• WHAT THE TASK ASKS:
Say how many lines of these entries include the word "arrival", and answer with the number alone.

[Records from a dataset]
- - - -
What follows belongs to an exercise in optimizing a design on an open flow for small area, a short achievable clock period and few clock cycles per item; a production flow would make more cautious choices.
In this exercise RTL edits were held to simulation tests only and were not proved equivalent to the original.
No activity file was given, so power comes from the tool's default toggle rates.

==> run a <==
Design midpoint_ellipse_rasterizer_core, start of the top module:
module midpoint_ellipse_rasterizer_core
#(
   parameter int RADIUS_BITS = 10
)(
   input  wire logic                 clock,
   input  wire logic                 reset,
   input  wire logic                 req_valid,
   output logic                      req_stall,
   input  wire logic                 req_restart,
   output logic                      rsp_valid,
   input  wire logic                 rsp_stall,
   output logic signed [12:0]        rsp_pixel_x,
   output logic signed [12:0]        rsp_pixel_y,
   output logic                      rsp_last_of_step,
   output logic                      rsp_finished,
   input  wire logic                 csr_write_en,
   input  wire logic        [1:0]    csr_index,
   input  wire logic        [11:0]   csr_write_data
);
==> flow/config.mk <==
export PLATFORM = sky130hd
export DESIGN_NAME = midpoint_ellipse_rasterizer_core
export DESIGN_NICKNAME = midpoint_ellipse_rasterizer_core
export VERILOG_FILES = /design/flow/design.v
export SDC_FILE = /design/flow/constraint.sdc
export NUM_CORES = 4
export LEC_CHECK = 0
export CAP_MARGIN = 20
export CORE_MARGIN = 2
export CORE_UTILIZATION = 70
export SLEW_MARGIN = 20
==> flow/constraint.sdc <==
create_clock -name core_clock -period 11.0 [get_ports {clock}]
set_input_delay 2.2000 -clock core_clock [delete_from_list [all_inputs] [get_ports {clock}]]
set_output_delay 2.2000 -clock core_clock [all_outputs]
set_load 0.01 [all_outputs]
run.sh (not shown) runs the stock make flow with config.mk's settings and CLKGATE_MAP_FILE= SYNTH_SCRIPT=/design/flow/synth_recipe.tcl, a recipe that flattens the netlist after the stock synthesis.
==> inputs of run b, as changes to run a <==
--- a/flow/design.v
+++ b/flow/design.v
@@ -142,28 +142,28 @@
    logic [3:0]     phs;              
    logic           rq_v, rq_rs;      
    logic           rsb;              
    logic           seq_v;            
    logic [4:0]     seq_k;            
    logic           c_s1, c_s2, c_tra, c_trb, c_trc, c_sq, c_ld, c_pr;
    logic           c_f1, c_f2, c_done, c_fin, c_first;
    logic           dx1, dx0, qy1, qy0;    
-   logic           r2, complete, cmp, sgn;
+   logic           r2, complete, cmp, sgn, zer, zacc;
    logic [9:0]     x, y;
    logic [RW-1:0]  dr, pr, qr;       
    logic [2*W-1:0] xr, yr;           
    logic           dcs, dcc, qcs, qcc, pcc, ccs, ccc;
    logic [1:0]     dtop, qtop;
    logic           em_act, em_dn, ov;
    logic [1:0]     em_q;
    wire p0 = phs[0], p1 = phs[1], p2 = phs[2], p3 = phs[3];
    wire r1 = !r2;
    wire mb1 = !sgn;                
-   wire a2  = sgn;                 
+   wire a2  = sgn || zer;          
    wire [W-1:0] dh = dr[W-1:0];
    wire [W-1:0] ph_ = pr[W-1:0];
    wire [W-1:0] qh = qr[W-1:0];
    wire [W-1:0] xh = xr[W-1:0], xo = xr[2*W-1:W];
    wire [W-1:0] yh = yr[W-1:0], yo = yr[2*W-1:W];
    logic lo_ok, hi_ok;               
    wire [W-1:0] x0 = lo_ok ? xh : '0;
    wire [W-1:0] x2 = {lo_ok ? xh[W-3:0] : 8'd0, hi_ok ? xo[W-1:W-2] : 2'd0};
@@ -191,17 +191,17 @@
    wire e_qx3 = (c_s1 && mb1) || c_s2 || c_f1;  
    wire [W-1:0] d_src = gate(dh, e_dh) | gate(d4s, e_d4);
    wire [W-1:0] d_a   = gate(qh, e_dq) | gate(qsr, c_tra) | gate(y2, c_trb || c_f1)
                       | gate(rx1, e_rx1) | gate(~x3, e_pr1);
    wire [W-1:0] d_b   = gate(ph_, e_dp) | gate(~ph_, e_dnp) | gate(~x0, c_trb)
                       | gate(~y0, c_trc) | gate(x0, c_f1) | gate(rx0, e_rx0)
                       | gate(~x2, e_pr0);
    wire         d_cs  = e_pr1;
-   wire         d_cc  = e_dnp || c_trb || e_pr0;
+   wire         d_cc  = e_dnp || c_trb || c_trc || e_pr0;
    wire [W-1:0] p_src = gate(ph_, e_ld_n);
    wire [W-1:0] p_a   = gate(y3, e_y3) | gate(~y2, c_tra) | gate(y2, c_f2);
    wire         p_cc  = c_tra;
    wire [W-1:0] q_src = gate(qh, e_qh) | gate(q4s, e_q4);
    wire [W-1:0] q_a   = gate(y3, e_y3) | gate(~y2, c_tra) | gate(y2, c_f2)
                       | gate(ry1, e_ry1) | gate(~x4, e_pr1);
    wire [W-1:0] q_b   = gate(x3, e_qx3) | gate(x2, c_tra) | gate(ry0, e_ry0)
                       | gate(~x3, e_pr0);
@@ -240,18 +240,20 @@
       dcc  <= dn_cc;
       pcc  <= pn_cc;
       qcs  <= qn_cs;
       qcc  <= qn_cc;
       ccs  <= cn_cs;
       ccc  <= cn_cc;
       dtop <= dh[W-1:W-2];
       qtop <= qh[W-1:W-2];
+      zacc <= p0 ? dz : (zacc && dz);
       if (p3) begin
          sgn <= dn[W-1];
+         zer <= zacc && dz;
          cmp <= cmp_n;
       end
       if (p0 && c_first && c_sq) cmp <= 1'b0;
    end
    wire free    = !ov || !rsp_stall;
    wire em_last = em_act && (em_dn || em_q == 2'd3);
    wire idle_n  = !em_act || (em_last && free);
    wire rq_n    = rq_v || (req_valid && !req_stall);
Settings changed: CORE_UTILIZATION 70 to 40.
==> inputs of run c, as changes to run a <==
--- a/flow/design.v
+++ b/flow/design.v
@@ -142,76 +142,114 @@
    logic [3:0]     phs;              
    logic           rq_v, rq_rs;      
    logic           rsb;              
    logic           seq_v;            
    logic [4:0]     seq_k;            
    logic           c_s1, c_s2, c_tra, c_trb, c_trc, c_sq, c_ld, c_pr;
    logic           c_f1, c_f2, c_done, c_fin, c_first;
    logic           dx1, dx0, qy1, qy0;    
-   logic           r2, complete, cmp, sgn;
+   logic           r2, complete, cmp, sgn, zer, zacc;
    logic [9:0]     x, y;
    logic [RW-1:0]  dr, pr, qr;       
    logic [2*W-1:0] xr, yr;           
    logic           dcs, dcc, qcs, qcc, pcc, ccs, ccc;
    logic [1:0]     dtop, qtop;
    logic           em_act, em_dn, ov;
    logic [1:0]     em_q;
    wire p0 = phs[0], p1 = phs[1], p2 = phs[2], p3 = phs[3];
    wire r1 = !r2;
    wire mb1 = !sgn;                
-   wire a2  = sgn;                 
+   wire a2  = sgn || zer;          
    wire [W-1:0] dh = dr[W-1:0];
    wire [W-1:0] ph_ = pr[W-1:0];
    wire [W-1:0] qh = qr[W-1:0];
    wire [W-1:0] xh = xr[W-1:0], xo = xr[2*W-1:W];
    wire [W-1:0] yh = yr[W-1:0], yo = yr[2*W-1:W];
-   logic lo_ok, hi_ok;               
+   wire lo_ok = p0 || p1;
+   wire hi_ok = p1 || p2;
    wire [W-1:0] x0 = lo_ok ? xh : '0;
    wire [W-1:0] x2 = {lo_ok ? xh[W-3:0] : 8'd0, hi_ok ? xo[W-1:W-2] : 2'd0};
    wire [W-1:0] x3 = {lo_ok ? xh[W-4:0] : 7'd0, hi_ok ? xo[W-1:W-3] : 3'd0};
    wire [W-1:0] x4 = {lo_ok ? xh[W-5:0] : 6'd0, hi_ok ? xo[W-1:W-4] : 4'd0};
    wire [W-1:0] y0 = lo_ok ? yh : '0;
    wire [W-1:0] y2 = {lo_ok ? yh[W-3:0] : 8'd0, hi_ok ? yo[W-1:W-2] : 2'd0};
    wire [W-1:0] y3 = {lo_ok ? yh[W-4:0] : 7'd0, hi_ok ? yo[W-1:W-3] : 3'd0};
    wire [W-1:0] rx0 = p0 ? rx_q : '0;
    wire [W-1:0] ry0 = p0 ? ry_q : '0;
    wire [W-1:0] rx1 = p0 ? {rx_q[8:0], 1'b0} : (p1 ? {9'd0, rx_q[9]} : '0);
    wire [W-1:0] ry1 = p0 ? {ry_q[8:0], 1'b0} : (p1 ? {9'd0, ry_q[9]} : '0);
    wire [W-1:0] qsr = {p3 ? qh[W-1] : qr[W], qh[W-1:1]};      
    wire [W-1:0] d4s = {dh[W-3:0], p0 ? 2'b00 : dtop};        
    wire [W-1:0] q4s = {qh[W-3:0], p0 ? 2'b00 : qtop};        
-   logic e_dh, e_d4, e_qh, e_q4, e_rx1, e_rx0, e_ry1, e_ry0, e_pr1, e_pr0;
-   logic e_ld_n;
-   function automatic logic [W-1:0] gate(input logic [W-1:0] v, input logic e);
-      gate = v & {W{e}};
-   endfunction
-   wire e_dq  = (c_s1 && mb1) || c_s2;          
-   wire e_dp  = c_s1 && !mb1;                   
-   wire e_dnp = (c_s2 && !a2) || c_tra;         
-   wire e_y3  = c_s1 || (c_s2 && a2) || c_f1;   
-   wire e_qx3 = (c_s1 && mb1) || c_s2 || c_f1;  
-   wire [W-1:0] d_src = gate(dh, e_dh) | gate(d4s, e_d4);
-   wire [W-1:0] d_a   = gate(qh, e_dq) | gate(qsr, c_tra) | gate(y2, c_trb || c_f1)
-                      | gate(rx1, e_rx1) | gate(~x3, e_pr1);
-   wire [W-1:0] d_b   = gate(ph_, e_dp) | gate(~ph_, e_dnp) | gate(~x0, c_trb)
-                      | gate(~y0, c_trc) | gate(x0, c_f1) | gate(rx0, e_rx0)
-                      | gate(~x2, e_pr0);
-   wire         d_cs  = e_pr1;
-   wire         d_cc  = e_dnp || c_trb || e_pr0;
-   wire [W-1:0] p_src = gate(ph_, e_ld_n);
-   wire [W-1:0] p_a   = gate(y3, e_y3) | gate(~y2, c_tra) | gate(y2, c_f2);
-   wire         p_cc  = c_tra;
-   wire [W-1:0] q_src = gate(qh, e_qh) | gate(q4s, e_q4);
-   wire [W-1:0] q_a   = gate(y3, e_y3) | gate(~y2, c_tra) | gate(y2, c_f2)
-                      | gate(ry1, e_ry1) | gate(~x4, e_pr1);
-   wire [W-1:0] q_b   = gate(x3, e_qx3) | gate(x2, c_tra) | gate(ry0, e_ry0)
-                      | gate(~x3, e_pr0);
-   wire         q_cs  = e_pr1;
-   wire         q_cc  = c_tra || e_pr0;
+   logic [W-1:0] d_src, d_a, d_b, p_src, p_a, q_src, q_a, q_b;
+   logic         d_cs, d_cc, p_cc, q_cs, q_cc;
+   always_comb begin
+      d_src = dh;  d_a = '0; d_b = '0; d_cs = 1'b0; d_cc = 1'b0;
+      p_src = ph_; p_a = '0; p_cc = 1'b0;
+      q_src = qh;  q_a = '0; q_b = '0; q_cs = 1'b0; q_cc = 1'b0;
+      if (c_s1) begin
+         d_a = mb1 ? qh : '0;
+         d_b = mb1 ? '0 : ph_;
+         p_a = y3;
+         q_a = y3;
+         q_b = mb1 ? x3 : '0;
+      end
+      if (c_s2) begin
+         d_a = qh;
+         d_b = a2 ? '0 : ~ph_;
+         d_cc = !a2;
+         p_a = a2 ? y3 : '0;
+         q_a = a2 ? y3 : '0;
+         q_b = x3;
+      end
+      if (c_tra) begin
+         d_a = qsr;  d_b = ~ph_; d_cc = 1'b1;
+         p_a = ~y2;  p_cc = 1'b1;
+         q_a = ~y2;  q_b = x2;   q_cc = 1'b1;
+      end
+      if (c_trb) begin
+         d_a = y2;   d_b = ~x0;  d_cc = 1'b1;
+      end
+      if (c_trc) begin
+         d_b = ~y0;  d_cc = 1'b1;
+      end
+      if (c_sq) begin
+         d_src = c_first ? '0 : d4s;
+         d_a   = dx1 ? rx1 : '0;
+         d_b   = dx0 ? rx0 : '0;
+         q_src = c_first ? '0 : q4s;
+         q_a   = qy1 ? ry1 : '0;
+         q_b   = qy0 ? ry0 : '0;
+      end
+      if (c_ld) begin
+         d_src = '0; p_src = '0; q_src = '0;
+      end
+      if (c_pr) begin
+         d_src = d4s;
+         d_a   = qy1 ? ~x3 : '0;
+         d_b   = qy0 ? ~x2 : '0;
+         d_cs  = qy1;
+         d_cc  = qy0;
+         q_src = q4s;
+         q_a   = qy1 ? ~x4 : '0;
+         q_b   = qy0 ? ~x3 : '0;
+         q_cs  = qy1;
+         q_cc  = qy0;
+      end
+      if (c_f1) begin
+         d_a = y2;  d_b = x0;
+         p_a = y3;
+         q_a = y3;  q_b = x3;
+      end
+      if (c_f2) begin
+         p_a = y2;
+         q_a = y2;
+      end
+   end
    logic [W-1:0] dn, pn, qn, cn;
    logic         dn_cs, dn_cc, pn_cc, qn_cs, qn_cc, cn_cs, cn_cc, dz, qz_u, cz_u;
    mer_add3 #(.N(W)) u_dadd (
       .a (d_src), .b (d_a), .c (d_b),
       .cs (p0 ? d_cs : dcs), .cc (p0 ? d_cc : dcc),
       .s (dn), .cos (dn_cs), .coc (dn_cc), .z (dz)
    );
    mer_fadd #(.N(W)) u_padd (
@@ -240,18 +278,20 @@
       dcc  <= dn_cc;
       pcc  <= pn_cc;
       qcs  <= qn_cs;
       qcc  <= qn_cc;
       ccs  <= cn_cs;
       ccc  <= cn_cc;
       dtop <= dh[W-1:W-2];
       qtop <= qh[W-1:W-2];
+      zacc <= p0 ? dz : (zacc && dz);
       if (p3) begin
          sgn <= dn[W-1];
+         zer <= zacc && dz;
          cmp <= cmp_n;
       end
       if (p0 && c_first && c_sq) cmp <= 1'b0;
    end
    wire free    = !ov || !rsp_stall;
    wire em_last = em_act && (em_dn || em_q == 2'd3);
    wire idle_n  = !em_act || (em_last && free);
    wire rq_n    = rq_v || (req_valid && !req_stall);
@@ -308,18 +348,16 @@
       n_qy0 = ry_q[jb];
    end
    wire do_step = p0 && (c_s1 || c_s2);
    wire do_done = p0 && c_done;
    wire take    = p0 && (c_s1 || c_s2 || c_done || (c_sq && c_first));
    always_ff @(posedge clock) begin
       if (reset) begin
          phs      <= 4'b0001;
-         lo_ok    <= 1'b1;
-         hi_ok    <= 1'b0;
          rq_v     <= 1'b0;
          rq_rs    <= 1'b0;
          rsb      <= 1'b0;
          seq_v    <= 1'b0;
          seq_k    <= 5'd0;
          r2       <= 1'b0;
          complete <= 1'b1;
          c_s1     <= 1'b0;
@@ -330,31 +368,18 @@
          c_sq     <= 1'b0;
          c_ld     <= 1'b0;
          c_pr     <= 1'b0;
          c_f1     <= 1'b0;
          c_f2     <= 1'b0;
          c_done   <= 1'b0;
          c_fin    <= 1'b0;
          c_first  <= 1'b0;
-         e_dh     <= 1'b1;
-         e_d4     <= 1'b0;
-         e_qh     <= 1'b1;
-         e_q4     <= 1'b0;
-         e_ld_n   <= 1'b1;
-         e_rx1    <= 1'b0;
-         e_rx0    <= 1'b0;
-         e_ry1    <= 1'b0;
-         e_ry0    <= 1'b0;
-         e_pr1    <= 1'b0;
-         e_pr0    <= 1'b0;
       end else begin
-         phs   <= {phs[2:0], phs[3]};
-         lo_ok <= p3 || p0;
-         hi_ok <= p0 || p1;
+         phs <= {phs[2:0], phs[3]};
          if (req_valid && !req_stall) begin
             rq_v  <= 1'b1;
             rq_rs <= req_restart;
          end
          if (take) rq_v <= 1'b0;
          if (p3) begin
             c_s1    <= n_s1;
             c_s2    <= n_s2;
@@ -364,27 +389,16 @@
             c_sq    <= n_sq;
             c_ld    <= n_ld;
             c_pr    <= n_pr;
             c_f1    <= n_f1;
             c_f2    <= n_f2;
             c_done  <= n_done;
             c_fin   <= n_fin;
             c_first <= n_first;
-            e_dh    <= !(n_sq || n_ld || n_pr);
-            e_d4    <= n_pr || (n_sq && !n_first);
-            e_qh    <= !(n_sq || n_ld || n_pr);
-            e_q4    <= n_pr || (n_sq && !n_first);
-            e_ld_n  <= !n_ld;
-            e_rx1   <= n_sq && n_dx1;
-            e_rx0   <= n_sq && n_dx0;
-            e_ry1   <= n_sq && n_qy1;
-            e_ry0   <= n_sq && n_qy0;
-            e_pr1   <= n_pr && n_qy1;
-            e_pr0   <= n_pr && n_qy0;
             if (seq_v) begin
                seq_k <= seq_k + 5'd1;
                if (n_last) seq_v <= 1'b0;
             end
             if (n_rs) begin
                seq_v <= 1'b1;
                seq_k <= 5'd1;
                rsb   <= 1'b1;
Settings changed: ABC_AREA set to 1, CORE_UTILIZATION 70 to 40.
==> comparison table <==
quantity	run a	run b	run c
H-tree depth	1	2	2
Outcome	no timing/DRC/antenna violations	no timing/DRC/antenna violations	no timing/DRC/antenna violations
Met3 global-route usage	6.24%	3.50%	4.61%
Source of the critical timing path	sgn	sgn	c_sq
Logic pwr share	13.3%	17.9%	24.6%
Register-to-register setup slack	6180 ps	6090 ps	5870 ps
Logic power comb	394 uW	578 uW	919 uW
TritonCTS Buffers	30	35	35
Invs w/o clock	93	118	239
Post-Synth XOR/XNOR Area	3.38%	3.69%	2.79%
Via-per-instance ratio	6.48	5.38	5.42
Clock Power	1080 uW	1160 uW	1260 uW
Met2 global-route usage	59.8%	34.1%	42.7%
Core area	20900 um^2	36700 um^2	38600 um^2
Clock slew at the register clock pins of the worst setup and hold paths	60 ps	60 ps	80 ps
Switching share of total power	27.0%	28.5%	31.6%
Slowest cell on the critical path	sky130_fd_sc_hd__edfxtp_1	sky130_fd_sc_hd__nor3_1	sky130_fd_sc_hd__nor2_1
Final period demand of the worst path	4820 ps	4910 ps	5130 ps
Portion of synthesized cell area occupied by the leading cell type	37.5%	37.2%	34.2%
Post-route cell area	16500 um^2	17100 um^2	17900 um^2
Hold_sp	dr[28]	yr[14]	yr[13]
Footprint of the flip-flops and latches	6720 um^2	6770 um^2	6690 um^2
Nets in the synthesized netlist	1655	1690	2076
Met2 wirelength from detailed routing	19400 um	18500 um	24100 um
Testbench counts of run a, summed over its fixed seeds: cycles 107,476, items 102,668.
Testbench counts of run b, summed over its fixed seeds: cycles 107,476, items 102,668.
Testbench counts of run c, summed over its fixed seeds: cycles 107,476, items 102,668.

## afterwards: timing with drivers on the ports
In the flow no input, the clock included, has a driving cell. The finished layouts below were timed again as built, in two steps.
Step 1, drivers: a clkbuf_16 drives clock and a buf_2 each remaining input, both assumed.
Step 2 adds t to the input delays and takes it off the output delays; t is the mean of the earliest and latest rising clock arrival at the registers after step 1. Input paths then give back, and output paths get back, about the clock's delay inside the block.
Three values: no drivers, after step 1, after step 2; two values: the first two.
| run | t, ns | slack for setup (ns) | clock arrival spread, ns | worst slew at a driven data input, ns |
|---|---|---|---|---|
| run a | 0.604 | 6.181 / 6.181 / 6.181 | 0.009 / 0.010 | 0.05 |
| run b | 0.567 | 6.093 / 6.093 / 6.093 | 0.030 / 0.030 | 0.06 |
| run c | 0.597 | 5.866 / 5.866 / 5.866 | 0.027 / 0.028 | 0.06 |
After both steps setup and hold are still met in every run listed.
- - - -
• ANSWER SECTION:
2